EXERCISE REQUIREMENTS:
If a line in the records below holds the word "command", copy it.

RECORDS SHOWN:
## src/rtl/spi_reg_controller_if.sv

```systemverilog
// spi_reg_controller_if: SPI queue and register-bank signals of the command sequencer
interface spi_reg_controller_if #(
  parameter int WORD_SIZE  = 8,
  parameter int ADDR_WIDTH = 7
);
  logic                  spi_active;
  logic                  rx_ready;
  logic                  rx_data_en;
  logic [WORD_SIZE-1:0]  rx_data;
  logic                  tx_ready;
  logic                  tx_data_en;
  logic [WORD_SIZE-1:0]  tx_data;
  logic [ADDR_WIDTH-1:0] reg_addr;
  logic                  reg_we;
  logic [WORD_SIZE-1:0]  reg_wdata;
  logic                  reg_re;
  logic [WORD_SIZE-1:0]  reg_rdata;
  modport master (
    input  spi_active, rx_ready, rx_data, tx_ready, reg_rdata,
    output rx_data_en, tx_data_en, tx_data, reg_addr, reg_we, reg_wdata, reg_re
  );
  modport slave (
    output spi_active, rx_ready, rx_data, tx_ready, reg_rdata,
    input  rx_data_en, tx_data_en, tx_data, reg_addr, reg_we, reg_wdata, reg_re
  );
endinterface

```

## src/rtl/spi_reg_controller.sv

```systemverilog
// spi_reg_controller: SPI command sequencer doing burst register reads/writes; SPI_REG_CTRL_CHECKSUM_EN adds an XOR checksum word
module spi_reg_controller #(
  parameter int WORD_SIZE  = 8,
  parameter int ADDR_WIDTH = 7
) (
  input  logic                 sys_clk,
  input  logic                 sys_rst,
  spi_reg_controller_if.master bus,
  output logic                 busy,
  output logic                 err_abort,
  output logic                 err_checksum
);
  typedef enum logic [3:0] {
    S_IDLE, S_CMD, S_LEN_REQ, S_LEN, S_WR_REQ, S_WR, S_RD_REQ, S_RD_HOLD, S_FLUSH
`ifdef SPI_REG_CTRL_CHECKSUM_EN
    , S_CHK
`endif
  } state_t;
`ifdef SPI_REG_CTRL_CHECKSUM_EN
  localparam state_t S_DONE = S_CHK;
`else
  localparam state_t S_DONE = S_IDLE;
`endif
  state_t                state, state_n;
  logic                  dir, dir_n;
  logic [ADDR_WIDTH-1:0] addr, addr_n;
  logic [WORD_SIZE-1:0]  cnt, cnt_n;
  logic [WORD_SIZE-1:0]  hold, hold_n;
  logic [WORD_SIZE-1:0]  word;
  logic                  got, got_n;
  logic                  lost, wait_st, last;
`ifdef SPI_REG_CTRL_CHECKSUM_EN
  logic [WORD_SIZE-1:0]  csum, csum_n;
  logic                  chk, chk_n;
  assign err_checksum = chk;
  assign wait_st = state inside {S_LEN_REQ, S_WR_REQ, S_RD_REQ, S_RD_HOLD} || (state == S_CHK && !got);
`else
  assign err_checksum = 1'b0;
  assign wait_st = state inside {S_LEN_REQ, S_WR_REQ, S_RD_REQ, S_RD_HOLD};
`endif
  assign busy = state != S_IDLE;
  assign lost = !bus.spi_active && !bus.rx_ready;
  assign last = cnt == WORD_SIZE'(1);
  // state and datapath registers
  always_ff @(posedge sys_clk) begin
    if (sys_rst) begin
      state <= S_IDLE;
      dir   <= 1'b0;
      addr  <= '0;
      cnt   <= '0;
      hold  <= '0;
      got   <= 1'b0;
`ifdef SPI_REG_CTRL_CHECKSUM_EN
      csum  <= '0;
      chk   <= 1'b0;
`endif
    end else begin
      state <= state_n;
      dir   <= dir_n;
      addr  <= addr_n;
      cnt   <= cnt_n;
      hold  <= hold_n;
      got   <= got_n;
`ifdef SPI_REG_CTRL_CHECKSUM_EN
      csum  <= csum_n;
      chk   <= chk_n;
`endif
    end
  end
  // next-state and outputs; a lost transfer in a waiting state aborts before any access
  always_comb begin
    state_n        = state;
    dir_n          = dir;
    addr_n         = addr;
    cnt_n          = cnt;
    hold_n         = hold;
    got_n          = 1'b0;
`ifdef SPI_REG_CTRL_CHECKSUM_EN
    csum_n         = csum;
    chk_n          = chk;
`endif
    word           = got ? hold : bus.reg_rdata;
    bus.rx_data_en = 1'b0;
    bus.tx_data_en = 1'b0;
    bus.tx_data    = '0;
    bus.reg_addr   = '0;
    bus.reg_we     = 1'b0;
    bus.reg_wdata  = '0;
    bus.reg_re     = 1'b0;
    err_abort      = 1'b0;
    if (lost && wait_st) begin
      err_abort = 1'b1;
      state_n   = S_FLUSH;
    end else begin
      case (state)
        S_IDLE: if (bus.rx_ready) begin
          bus.rx_data_en = 1'b1;
          state_n        = S_CMD;
        end
        S_CMD: begin
          dir_n   = bus.rx_data[WORD_SIZE-1];
          addr_n  = bus.rx_data[ADDR_WIDTH-1:0];
`ifdef SPI_REG_CTRL_CHECKSUM_EN
          csum_n  = '0;
          chk_n   = 1'b0;
`endif
          state_n = S_LEN_REQ;
        end
        S_LEN_REQ: if (bus.rx_ready) begin
          bus.rx_data_en = 1'b1;
          state_n        = S_LEN;
        end
        S_LEN: begin
          cnt_n   = bus.rx_data;
          state_n = bus.rx_data == '0 ? S_DONE : (dir ? S_RD_REQ : S_WR_REQ);
        end
        S_WR_REQ: if (bus.rx_ready) begin
          bus.rx_data_en = 1'b1;
          state_n        = S_WR;
        end
        S_WR: begin
          bus.reg_we    = 1'b1;
          bus.reg_wdata = bus.rx_data;
          bus.reg_addr  = addr;
          addr_n        = addr + 1'b1;
          cnt_n         = cnt - 1'b1;
`ifdef SPI_REG_CTRL_CHECKSUM_EN
          csum_n        = csum ^ bus.rx_data;
`endif
          state_n       = last ? S_DONE : S_WR_REQ;
        end
        S_RD_REQ: begin
          bus.reg_re   = 1'b1;
          bus.reg_addr = addr;
          state_n      = S_RD_HOLD;
        end
        S_RD_HOLD: begin
          hold_n = word;
          if (bus.tx_ready) begin
            bus.tx_data_en = 1'b1;
            bus.tx_data    = word;
            addr_n         = addr + 1'b1;
            cnt_n          = cnt - 1'b1;
`ifdef SPI_REG_CTRL_CHECKSUM_EN
            csum_n         = csum ^ word;
`endif
            state_n        = last ? S_DONE : S_RD_REQ;
          end else begin
            got_n = 1'b1;
          end
        end
        S_FLUSH: begin
          bus.rx_data_en = bus.rx_ready && !bus.spi_active;
          state_n        = bus.rx_data_en ? S_FLUSH : S_IDLE;
        end
`ifdef SPI_REG_CTRL_CHECKSUM_EN
        S_CHK: begin
          if (dir) begin
            bus.tx_data = bus.tx_ready ? csum : '0;
            bus.tx_data_en = bus.tx_ready;
            state_n     = bus.tx_ready ? S_IDLE : S_CHK;
          end else if (got) begin
            chk_n   = chk | (bus.rx_data != csum);
            state_n = S_IDLE;
          end else if (bus.rx_ready) begin
            bus.rx_data_en = 1'b1;
            got_n          = 1'b1;
          end
        end
`endif
        default: state_n = S_IDLE;
      endcase
    end
  end
endmodule

```

## src/flat_wrapper.sv

```systemverilog
// flat-port wrapper written by rule: the top's interface ports become plain ports
module spi_reg_controller_flat 
#(
  parameter int WORD_SIZE  = 8,
  parameter int ADDR_WIDTH = 7
)
  (sys_clk, sys_rst, busy, err_abort, err_checksum, bus_spi_active, bus_rx_ready, bus_rx_data, bus_tx_ready, bus_reg_rdata, bus_rx_data_en, bus_tx_data_en, bus_tx_data, bus_reg_addr, bus_reg_we, bus_reg_wdata, bus_reg_re);
  spi_reg_controller_if #(.WORD_SIZE(WORD_SIZE), .ADDR_WIDTH(ADDR_WIDTH)) bus_i ();
  input  logic sys_clk;
  input  logic sys_rst;
  output logic busy;
  output logic err_abort;
  output logic err_checksum;
  input wire logic [$bits(bus_i.spi_active)-1:0] bus_spi_active;
  input wire logic [$bits(bus_i.rx_ready)-1:0] bus_rx_ready;
  input wire logic [$bits(bus_i.rx_data)-1:0] bus_rx_data;
  input wire logic [$bits(bus_i.tx_ready)-1:0] bus_tx_ready;
  input wire logic [$bits(bus_i.reg_rdata)-1:0] bus_reg_rdata;
  output wire logic [$bits(bus_i.rx_data_en)-1:0] bus_rx_data_en;
  output wire logic [$bits(bus_i.tx_data_en)-1:0] bus_tx_data_en;
  output wire logic [$bits(bus_i.tx_data)-1:0] bus_tx_data;
  output wire logic [$bits(bus_i.reg_addr)-1:0] bus_reg_addr;
  output wire logic [$bits(bus_i.reg_we)-1:0] bus_reg_we;
  output wire logic [$bits(bus_i.reg_wdata)-1:0] bus_reg_wdata;
  output wire logic [$bits(bus_i.reg_re)-1:0] bus_reg_re;
  assign bus_i.spi_active = bus_spi_active;
  assign bus_i.rx_ready = bus_rx_ready;
  assign bus_i.rx_data = bus_rx_data;
  assign bus_i.tx_ready = bus_tx_ready;
  assign bus_i.reg_rdata = bus_reg_rdata;
  assign bus_rx_data_en = bus_i.rx_data_en;
  assign bus_tx_data_en = bus_i.tx_data_en;
  assign bus_tx_data = bus_i.tx_data;
  assign bus_reg_addr = bus_i.reg_addr;
  assign bus_reg_we = bus_i.reg_we;
  assign bus_reg_wdata = bus_i.reg_wdata;
  assign bus_reg_re = bus_i.reg_re;
  spi_reg_controller #(.WORD_SIZE(WORD_SIZE), .ADDR_WIDTH(ADDR_WIDTH)) u_core (.sys_clk(sys_clk), .sys_rst(sys_rst), .bus(bus_i), .busy(busy), .err_abort(err_abort), .err_checksum(err_checksum));
endmodule
```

ANSWER BOX:
// spi_reg_controller_if: SPI queue and register-bank signals of the command sequencer
// spi_reg_controller: SPI command sequencer doing burst register reads/writes; SPI_REG_CTRL_CHECKSUM_EN adds an XOR checksum word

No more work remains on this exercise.